§ **WORK INSTRUCTION**
Print the lines that run from the line with "## how the worst" to the line with "pin swaps,11,12", keeping both end lines, exactly as they appear in the entries below, and nothing else.

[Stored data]

────

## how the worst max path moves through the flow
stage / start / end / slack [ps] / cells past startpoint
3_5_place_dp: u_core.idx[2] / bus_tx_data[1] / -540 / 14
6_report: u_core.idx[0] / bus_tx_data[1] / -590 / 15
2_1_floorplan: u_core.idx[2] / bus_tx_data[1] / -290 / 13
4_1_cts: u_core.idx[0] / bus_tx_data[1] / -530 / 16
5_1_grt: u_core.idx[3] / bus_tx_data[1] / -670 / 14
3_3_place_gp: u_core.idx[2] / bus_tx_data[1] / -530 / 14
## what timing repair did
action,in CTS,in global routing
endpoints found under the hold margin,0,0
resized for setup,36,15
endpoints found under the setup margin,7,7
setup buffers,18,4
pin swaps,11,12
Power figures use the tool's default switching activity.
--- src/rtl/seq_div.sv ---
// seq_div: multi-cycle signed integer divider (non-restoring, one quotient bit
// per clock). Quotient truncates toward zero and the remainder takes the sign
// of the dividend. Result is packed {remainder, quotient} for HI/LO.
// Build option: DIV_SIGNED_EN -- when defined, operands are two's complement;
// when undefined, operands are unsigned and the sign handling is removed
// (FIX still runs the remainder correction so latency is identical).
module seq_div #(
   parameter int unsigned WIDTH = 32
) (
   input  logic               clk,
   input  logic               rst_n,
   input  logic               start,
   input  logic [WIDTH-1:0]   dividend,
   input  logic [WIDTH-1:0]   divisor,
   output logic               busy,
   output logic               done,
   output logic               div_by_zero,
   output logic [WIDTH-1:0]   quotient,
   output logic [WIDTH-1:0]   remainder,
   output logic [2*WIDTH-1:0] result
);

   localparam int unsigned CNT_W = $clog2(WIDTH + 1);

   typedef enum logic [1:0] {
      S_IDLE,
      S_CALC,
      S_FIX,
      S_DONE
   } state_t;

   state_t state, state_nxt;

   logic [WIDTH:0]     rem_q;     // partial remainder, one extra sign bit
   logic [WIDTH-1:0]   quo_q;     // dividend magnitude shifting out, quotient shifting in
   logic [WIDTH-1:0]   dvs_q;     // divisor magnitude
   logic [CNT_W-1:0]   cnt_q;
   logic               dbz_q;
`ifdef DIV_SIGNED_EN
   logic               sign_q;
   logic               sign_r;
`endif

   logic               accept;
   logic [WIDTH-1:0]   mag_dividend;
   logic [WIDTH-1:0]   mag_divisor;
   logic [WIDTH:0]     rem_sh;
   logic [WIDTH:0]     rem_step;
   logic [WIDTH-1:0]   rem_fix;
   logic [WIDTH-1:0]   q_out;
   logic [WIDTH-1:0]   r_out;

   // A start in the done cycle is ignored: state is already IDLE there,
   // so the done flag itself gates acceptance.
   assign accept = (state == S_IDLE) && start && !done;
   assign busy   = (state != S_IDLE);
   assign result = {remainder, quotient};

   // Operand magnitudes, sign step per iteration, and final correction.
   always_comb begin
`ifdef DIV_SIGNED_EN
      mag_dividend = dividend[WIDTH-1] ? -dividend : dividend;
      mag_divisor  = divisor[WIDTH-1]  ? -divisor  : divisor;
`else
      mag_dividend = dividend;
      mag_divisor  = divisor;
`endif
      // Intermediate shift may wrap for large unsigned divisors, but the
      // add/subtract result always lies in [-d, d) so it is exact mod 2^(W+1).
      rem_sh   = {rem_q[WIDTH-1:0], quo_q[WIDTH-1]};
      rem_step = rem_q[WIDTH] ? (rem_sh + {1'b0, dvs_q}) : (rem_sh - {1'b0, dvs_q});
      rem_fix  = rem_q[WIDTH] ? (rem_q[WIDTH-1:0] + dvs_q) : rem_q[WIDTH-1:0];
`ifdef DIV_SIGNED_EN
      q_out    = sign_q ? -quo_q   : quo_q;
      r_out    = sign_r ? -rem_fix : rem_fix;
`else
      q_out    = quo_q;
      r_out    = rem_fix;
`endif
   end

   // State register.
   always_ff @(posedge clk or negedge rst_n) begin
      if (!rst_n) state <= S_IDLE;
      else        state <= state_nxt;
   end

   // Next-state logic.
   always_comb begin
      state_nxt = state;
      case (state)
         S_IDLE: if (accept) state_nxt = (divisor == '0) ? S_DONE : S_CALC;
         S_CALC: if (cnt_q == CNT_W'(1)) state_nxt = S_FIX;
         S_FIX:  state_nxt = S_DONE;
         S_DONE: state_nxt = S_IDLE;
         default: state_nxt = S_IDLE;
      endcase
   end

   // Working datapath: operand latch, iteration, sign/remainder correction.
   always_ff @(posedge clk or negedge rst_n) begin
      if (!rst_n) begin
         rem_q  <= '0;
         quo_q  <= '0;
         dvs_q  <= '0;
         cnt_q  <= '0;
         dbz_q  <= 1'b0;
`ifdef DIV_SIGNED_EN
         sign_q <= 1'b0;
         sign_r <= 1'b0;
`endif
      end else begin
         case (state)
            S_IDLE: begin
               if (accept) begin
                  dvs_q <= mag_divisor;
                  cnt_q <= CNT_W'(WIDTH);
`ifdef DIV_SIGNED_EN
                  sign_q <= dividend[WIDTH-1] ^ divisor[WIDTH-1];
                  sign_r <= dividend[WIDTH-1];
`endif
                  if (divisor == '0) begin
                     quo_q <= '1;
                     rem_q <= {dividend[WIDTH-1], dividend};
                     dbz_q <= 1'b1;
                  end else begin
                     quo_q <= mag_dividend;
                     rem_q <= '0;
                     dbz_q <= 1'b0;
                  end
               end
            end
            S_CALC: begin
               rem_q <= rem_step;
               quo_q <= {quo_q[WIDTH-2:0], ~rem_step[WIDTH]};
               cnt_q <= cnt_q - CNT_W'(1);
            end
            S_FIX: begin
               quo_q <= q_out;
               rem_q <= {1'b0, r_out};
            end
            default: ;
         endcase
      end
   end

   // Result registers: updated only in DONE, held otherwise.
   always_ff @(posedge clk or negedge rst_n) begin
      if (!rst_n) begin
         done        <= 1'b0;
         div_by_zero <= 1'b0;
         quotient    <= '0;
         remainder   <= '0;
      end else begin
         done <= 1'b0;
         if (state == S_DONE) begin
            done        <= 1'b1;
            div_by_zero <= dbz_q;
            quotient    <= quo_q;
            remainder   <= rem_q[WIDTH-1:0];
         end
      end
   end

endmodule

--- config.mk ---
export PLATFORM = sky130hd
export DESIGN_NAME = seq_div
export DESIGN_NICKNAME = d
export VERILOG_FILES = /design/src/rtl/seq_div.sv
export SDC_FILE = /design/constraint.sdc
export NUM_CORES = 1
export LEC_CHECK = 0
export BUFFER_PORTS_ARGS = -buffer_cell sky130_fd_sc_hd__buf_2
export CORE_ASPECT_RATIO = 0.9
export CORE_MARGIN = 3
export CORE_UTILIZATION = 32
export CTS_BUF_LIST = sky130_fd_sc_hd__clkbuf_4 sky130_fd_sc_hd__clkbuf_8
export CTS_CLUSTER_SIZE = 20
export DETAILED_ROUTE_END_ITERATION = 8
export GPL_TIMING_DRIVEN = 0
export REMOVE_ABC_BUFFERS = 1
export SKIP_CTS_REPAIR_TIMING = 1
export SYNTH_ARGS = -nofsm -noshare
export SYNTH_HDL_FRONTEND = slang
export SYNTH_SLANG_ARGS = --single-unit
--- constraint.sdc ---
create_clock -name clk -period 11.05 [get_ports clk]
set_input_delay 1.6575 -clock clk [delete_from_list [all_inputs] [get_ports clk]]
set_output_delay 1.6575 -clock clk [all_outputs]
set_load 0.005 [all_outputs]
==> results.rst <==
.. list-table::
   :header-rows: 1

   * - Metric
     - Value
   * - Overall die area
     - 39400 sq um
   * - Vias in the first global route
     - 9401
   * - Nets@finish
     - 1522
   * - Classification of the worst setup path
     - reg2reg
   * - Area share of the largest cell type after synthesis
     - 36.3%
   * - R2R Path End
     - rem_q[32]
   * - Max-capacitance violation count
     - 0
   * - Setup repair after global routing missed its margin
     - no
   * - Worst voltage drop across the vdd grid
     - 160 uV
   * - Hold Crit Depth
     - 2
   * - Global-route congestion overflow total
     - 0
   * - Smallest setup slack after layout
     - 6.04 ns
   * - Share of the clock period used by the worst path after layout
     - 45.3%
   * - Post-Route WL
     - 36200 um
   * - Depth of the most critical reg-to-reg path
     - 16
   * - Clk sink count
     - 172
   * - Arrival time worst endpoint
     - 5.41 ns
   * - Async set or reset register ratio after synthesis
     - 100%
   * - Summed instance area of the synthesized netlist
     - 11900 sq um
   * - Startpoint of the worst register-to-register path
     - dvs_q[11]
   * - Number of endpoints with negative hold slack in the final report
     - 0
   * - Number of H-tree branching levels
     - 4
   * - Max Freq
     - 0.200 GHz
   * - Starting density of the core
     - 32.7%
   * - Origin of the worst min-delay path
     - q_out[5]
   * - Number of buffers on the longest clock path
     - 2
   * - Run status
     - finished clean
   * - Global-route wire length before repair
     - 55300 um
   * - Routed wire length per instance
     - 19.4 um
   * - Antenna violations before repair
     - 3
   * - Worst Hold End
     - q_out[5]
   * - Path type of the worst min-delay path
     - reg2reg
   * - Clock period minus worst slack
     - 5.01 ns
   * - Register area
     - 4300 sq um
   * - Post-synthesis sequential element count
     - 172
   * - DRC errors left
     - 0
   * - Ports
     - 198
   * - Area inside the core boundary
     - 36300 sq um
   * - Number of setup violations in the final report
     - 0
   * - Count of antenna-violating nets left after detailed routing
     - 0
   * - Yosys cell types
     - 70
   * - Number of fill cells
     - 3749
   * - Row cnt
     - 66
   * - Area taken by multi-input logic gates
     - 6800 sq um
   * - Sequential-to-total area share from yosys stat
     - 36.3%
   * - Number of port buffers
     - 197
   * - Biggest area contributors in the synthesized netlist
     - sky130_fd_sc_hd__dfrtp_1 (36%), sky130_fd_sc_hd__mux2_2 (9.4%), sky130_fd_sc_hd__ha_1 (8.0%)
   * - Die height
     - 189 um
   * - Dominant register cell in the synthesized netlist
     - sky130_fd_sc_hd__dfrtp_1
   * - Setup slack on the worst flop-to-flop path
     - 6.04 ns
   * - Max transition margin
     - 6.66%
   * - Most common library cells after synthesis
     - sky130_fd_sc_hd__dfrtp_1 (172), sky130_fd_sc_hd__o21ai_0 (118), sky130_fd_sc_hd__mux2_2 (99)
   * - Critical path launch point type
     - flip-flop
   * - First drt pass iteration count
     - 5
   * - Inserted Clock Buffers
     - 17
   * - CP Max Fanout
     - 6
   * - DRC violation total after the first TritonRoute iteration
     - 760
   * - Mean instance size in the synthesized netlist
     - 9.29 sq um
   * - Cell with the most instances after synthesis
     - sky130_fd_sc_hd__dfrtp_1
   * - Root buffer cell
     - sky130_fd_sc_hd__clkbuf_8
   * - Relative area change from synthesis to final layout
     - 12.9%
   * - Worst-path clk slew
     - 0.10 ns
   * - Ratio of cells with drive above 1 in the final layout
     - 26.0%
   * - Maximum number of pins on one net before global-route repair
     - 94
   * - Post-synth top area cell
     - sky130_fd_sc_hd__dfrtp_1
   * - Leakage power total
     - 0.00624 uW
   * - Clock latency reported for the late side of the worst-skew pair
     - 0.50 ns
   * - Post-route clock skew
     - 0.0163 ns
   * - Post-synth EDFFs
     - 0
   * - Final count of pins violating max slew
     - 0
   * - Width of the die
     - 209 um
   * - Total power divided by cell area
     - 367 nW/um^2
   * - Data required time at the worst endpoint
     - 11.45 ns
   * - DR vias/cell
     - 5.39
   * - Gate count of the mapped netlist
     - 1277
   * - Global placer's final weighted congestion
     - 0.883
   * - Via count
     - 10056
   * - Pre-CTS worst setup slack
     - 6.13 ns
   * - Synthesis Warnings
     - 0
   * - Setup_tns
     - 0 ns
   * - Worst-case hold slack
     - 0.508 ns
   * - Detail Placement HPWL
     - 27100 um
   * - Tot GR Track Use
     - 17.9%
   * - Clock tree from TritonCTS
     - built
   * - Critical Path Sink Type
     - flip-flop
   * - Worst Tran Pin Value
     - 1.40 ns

────

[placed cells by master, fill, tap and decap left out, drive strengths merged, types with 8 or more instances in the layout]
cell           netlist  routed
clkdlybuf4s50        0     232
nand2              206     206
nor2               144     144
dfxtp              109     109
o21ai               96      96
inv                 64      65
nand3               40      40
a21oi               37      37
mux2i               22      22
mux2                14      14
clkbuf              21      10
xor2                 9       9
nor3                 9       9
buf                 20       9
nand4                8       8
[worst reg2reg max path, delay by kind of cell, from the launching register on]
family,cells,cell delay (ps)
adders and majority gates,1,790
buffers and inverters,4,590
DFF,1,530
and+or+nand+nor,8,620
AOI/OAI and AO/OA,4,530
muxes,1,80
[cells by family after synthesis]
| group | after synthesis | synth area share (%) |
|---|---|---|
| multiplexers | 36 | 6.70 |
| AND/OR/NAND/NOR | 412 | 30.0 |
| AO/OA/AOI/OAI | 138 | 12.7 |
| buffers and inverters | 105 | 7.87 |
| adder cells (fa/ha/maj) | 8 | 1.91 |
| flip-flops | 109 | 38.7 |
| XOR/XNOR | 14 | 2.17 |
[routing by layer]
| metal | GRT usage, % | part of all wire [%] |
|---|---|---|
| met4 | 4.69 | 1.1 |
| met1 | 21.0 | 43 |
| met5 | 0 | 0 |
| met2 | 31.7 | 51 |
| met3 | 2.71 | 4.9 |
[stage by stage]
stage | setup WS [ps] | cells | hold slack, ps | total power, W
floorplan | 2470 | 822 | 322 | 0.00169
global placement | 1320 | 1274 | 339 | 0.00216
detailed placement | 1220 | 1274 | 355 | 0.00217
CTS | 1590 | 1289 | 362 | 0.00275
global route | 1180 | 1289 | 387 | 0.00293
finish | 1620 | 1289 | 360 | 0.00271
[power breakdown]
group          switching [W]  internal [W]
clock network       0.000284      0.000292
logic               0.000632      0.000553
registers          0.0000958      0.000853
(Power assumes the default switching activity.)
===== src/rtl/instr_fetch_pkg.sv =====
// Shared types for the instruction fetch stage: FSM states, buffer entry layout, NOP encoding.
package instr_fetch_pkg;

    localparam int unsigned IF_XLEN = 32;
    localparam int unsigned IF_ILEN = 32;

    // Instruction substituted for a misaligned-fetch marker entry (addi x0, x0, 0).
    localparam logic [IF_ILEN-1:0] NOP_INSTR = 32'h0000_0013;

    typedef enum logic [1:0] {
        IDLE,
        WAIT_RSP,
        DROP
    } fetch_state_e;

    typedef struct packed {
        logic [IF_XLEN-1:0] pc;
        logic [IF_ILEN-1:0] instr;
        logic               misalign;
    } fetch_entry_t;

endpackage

────

§ **RESPONSE TO THIS EXERCISE**
## how the worst max path moves through the flow
stage / start / end / slack [ps] / cells past startpoint
3_5_place_dp: u_core.idx[2] / bus_tx_data[1] / -540 / 14
6_report: u_core.idx[0] / bus_tx_data[1] / -590 / 15
2_1_floorplan: u_core.idx[2] / bus_tx_data[1] / -290 / 13
4_1_cts: u_core.idx[0] / bus_tx_data[1] / -530 / 16
5_1_grt: u_core.idx[3] / bus_tx_data[1] / -670 / 14
3_3_place_gp: u_core.idx[2] / bus_tx_data[1] / -530 / 14
## what timing repair did
action,in CTS,in global routing
endpoints found under the hold margin,0,0
resized for setup,36,15
endpoints found under the setup margin,7,7
setup buffers,18,4
pin swaps,11,12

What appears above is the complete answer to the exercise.